One of America's earliest and most prolific landscape photographers was born in Keeseville, New York on April 4, 1843. As the oldest of eight children born to blacksmith George Hallock Jackson and watercolor painter Harriet Maria Jackson, he was exposed to various types of art from an early age which he adopted artistic talents by his drawings and sketches.
Mr. Jackson developed a serious interest in photography after learning the daguerreotype process from his father, and after high school, he worked both his first paying job as a background painter for a portrait artist in Troy, NY and then as a photographer's assistant specializing in retouching.
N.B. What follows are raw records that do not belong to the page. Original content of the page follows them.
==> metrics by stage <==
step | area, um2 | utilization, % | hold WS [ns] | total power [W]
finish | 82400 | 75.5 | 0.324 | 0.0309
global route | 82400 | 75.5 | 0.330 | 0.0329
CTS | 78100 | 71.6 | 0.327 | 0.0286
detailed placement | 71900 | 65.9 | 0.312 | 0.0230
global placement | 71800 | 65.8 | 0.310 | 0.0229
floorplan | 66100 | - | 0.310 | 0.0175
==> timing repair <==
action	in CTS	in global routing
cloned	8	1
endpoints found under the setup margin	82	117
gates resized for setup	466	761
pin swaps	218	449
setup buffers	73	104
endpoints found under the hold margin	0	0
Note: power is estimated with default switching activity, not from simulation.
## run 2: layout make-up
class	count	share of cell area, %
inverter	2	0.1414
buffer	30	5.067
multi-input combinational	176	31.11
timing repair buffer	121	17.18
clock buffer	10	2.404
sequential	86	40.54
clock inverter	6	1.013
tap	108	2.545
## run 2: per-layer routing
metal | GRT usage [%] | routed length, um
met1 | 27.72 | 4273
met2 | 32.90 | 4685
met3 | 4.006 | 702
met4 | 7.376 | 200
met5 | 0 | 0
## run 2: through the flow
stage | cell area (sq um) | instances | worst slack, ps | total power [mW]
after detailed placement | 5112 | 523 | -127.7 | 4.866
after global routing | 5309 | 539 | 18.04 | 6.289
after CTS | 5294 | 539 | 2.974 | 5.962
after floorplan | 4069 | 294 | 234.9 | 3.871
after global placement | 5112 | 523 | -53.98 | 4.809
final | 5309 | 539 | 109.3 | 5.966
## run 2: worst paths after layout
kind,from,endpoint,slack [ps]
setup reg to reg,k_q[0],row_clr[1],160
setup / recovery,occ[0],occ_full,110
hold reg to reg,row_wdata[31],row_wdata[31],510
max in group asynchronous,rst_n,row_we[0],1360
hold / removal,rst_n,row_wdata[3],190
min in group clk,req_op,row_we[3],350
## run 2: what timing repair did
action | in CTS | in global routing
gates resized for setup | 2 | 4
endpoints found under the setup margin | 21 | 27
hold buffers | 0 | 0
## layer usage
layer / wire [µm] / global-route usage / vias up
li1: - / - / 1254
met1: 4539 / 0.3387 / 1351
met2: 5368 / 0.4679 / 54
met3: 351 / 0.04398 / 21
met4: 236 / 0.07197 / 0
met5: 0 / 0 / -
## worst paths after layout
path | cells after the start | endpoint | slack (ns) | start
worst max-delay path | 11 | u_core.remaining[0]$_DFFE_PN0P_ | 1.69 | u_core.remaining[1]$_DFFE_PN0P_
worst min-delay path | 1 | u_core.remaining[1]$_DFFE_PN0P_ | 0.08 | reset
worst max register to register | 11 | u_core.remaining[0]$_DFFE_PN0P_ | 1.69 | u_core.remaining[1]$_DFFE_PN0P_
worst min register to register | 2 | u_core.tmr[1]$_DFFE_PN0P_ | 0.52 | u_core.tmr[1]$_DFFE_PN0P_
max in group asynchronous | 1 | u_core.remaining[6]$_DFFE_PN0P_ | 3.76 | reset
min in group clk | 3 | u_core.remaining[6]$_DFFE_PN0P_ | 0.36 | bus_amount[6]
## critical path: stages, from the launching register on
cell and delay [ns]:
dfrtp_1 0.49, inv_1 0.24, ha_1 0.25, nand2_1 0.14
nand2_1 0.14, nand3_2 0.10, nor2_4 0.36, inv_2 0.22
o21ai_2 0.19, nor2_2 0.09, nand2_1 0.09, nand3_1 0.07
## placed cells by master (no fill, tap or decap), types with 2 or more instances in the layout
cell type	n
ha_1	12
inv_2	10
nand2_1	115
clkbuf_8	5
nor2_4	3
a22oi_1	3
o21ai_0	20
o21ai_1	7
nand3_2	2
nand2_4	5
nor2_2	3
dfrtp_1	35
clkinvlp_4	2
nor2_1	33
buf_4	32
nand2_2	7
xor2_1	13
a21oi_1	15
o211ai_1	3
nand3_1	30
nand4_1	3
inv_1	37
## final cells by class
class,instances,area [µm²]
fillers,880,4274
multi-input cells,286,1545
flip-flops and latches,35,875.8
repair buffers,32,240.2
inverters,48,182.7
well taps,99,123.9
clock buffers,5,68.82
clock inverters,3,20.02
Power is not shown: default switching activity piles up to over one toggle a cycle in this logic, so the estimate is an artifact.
Still at a young age William Jackson enlisted in the Civil war were he served in the Civil War as a member of the 12th Vermont Volunteer Infantry. His superior officers learned of his artistic abilities and he was assigned to sketch the surrounding countryside and never engaged in active fighting. When he served his enlistment, he re-applied, but the examining physician rejected him on the ground of his having an affection of the heart, but his subsequent expeditions through the rock mountains proved the physician had made a mistake.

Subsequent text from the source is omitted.